• **WORK ITEM**: Copy out again, unchanged, the line that contains "export SYNTH_HDL_FRONTEND = slang" and every line after it down to the last line of the data.

*-*-*

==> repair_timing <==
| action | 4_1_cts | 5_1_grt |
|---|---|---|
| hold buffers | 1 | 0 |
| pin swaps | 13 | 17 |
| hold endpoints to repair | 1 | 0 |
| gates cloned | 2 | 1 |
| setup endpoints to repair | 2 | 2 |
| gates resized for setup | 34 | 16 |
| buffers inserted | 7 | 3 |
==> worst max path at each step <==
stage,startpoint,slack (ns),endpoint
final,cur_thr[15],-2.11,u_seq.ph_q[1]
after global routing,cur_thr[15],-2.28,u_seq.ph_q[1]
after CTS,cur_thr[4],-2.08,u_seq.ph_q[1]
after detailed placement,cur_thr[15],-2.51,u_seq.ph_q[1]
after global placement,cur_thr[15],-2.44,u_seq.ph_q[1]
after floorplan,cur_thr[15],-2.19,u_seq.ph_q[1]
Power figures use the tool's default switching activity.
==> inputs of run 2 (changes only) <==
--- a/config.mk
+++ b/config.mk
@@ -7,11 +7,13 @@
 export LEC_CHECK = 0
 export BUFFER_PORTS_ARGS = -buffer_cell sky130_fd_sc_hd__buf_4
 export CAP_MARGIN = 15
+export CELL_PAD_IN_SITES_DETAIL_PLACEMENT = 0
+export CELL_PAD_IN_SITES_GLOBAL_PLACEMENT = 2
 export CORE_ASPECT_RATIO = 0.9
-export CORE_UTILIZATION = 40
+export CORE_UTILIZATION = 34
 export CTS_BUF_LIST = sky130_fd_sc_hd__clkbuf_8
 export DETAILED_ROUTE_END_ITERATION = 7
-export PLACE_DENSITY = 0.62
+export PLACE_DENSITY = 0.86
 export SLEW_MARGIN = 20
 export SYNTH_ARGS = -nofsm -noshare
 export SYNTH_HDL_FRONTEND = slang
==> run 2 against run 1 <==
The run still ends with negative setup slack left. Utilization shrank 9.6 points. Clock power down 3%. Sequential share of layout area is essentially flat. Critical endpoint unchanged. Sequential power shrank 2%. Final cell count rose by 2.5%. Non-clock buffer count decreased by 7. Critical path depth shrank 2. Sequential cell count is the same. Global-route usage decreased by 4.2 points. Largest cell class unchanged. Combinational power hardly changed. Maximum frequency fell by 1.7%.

*-*-*

• **SOLUTION TO THE EXERCISE**:
 export SYNTH_HDL_FRONTEND = slang
==> run 2 against run 1 <==
The run still ends with negative setup slack left. Utilization shrank 9.6 points. Clock power down 3%. Sequential share of layout area is essentially flat. Critical endpoint unchanged. Sequential power shrank 2%. Final cell count rose by 2.5%. Non-clock buffer count decreased by 7. Critical path depth shrank 2. Sequential cell count is the same. Global-route usage decreased by 4.2 points. Largest cell class unchanged. Combinational power hardly changed. Maximum frequency fell by 1.7%.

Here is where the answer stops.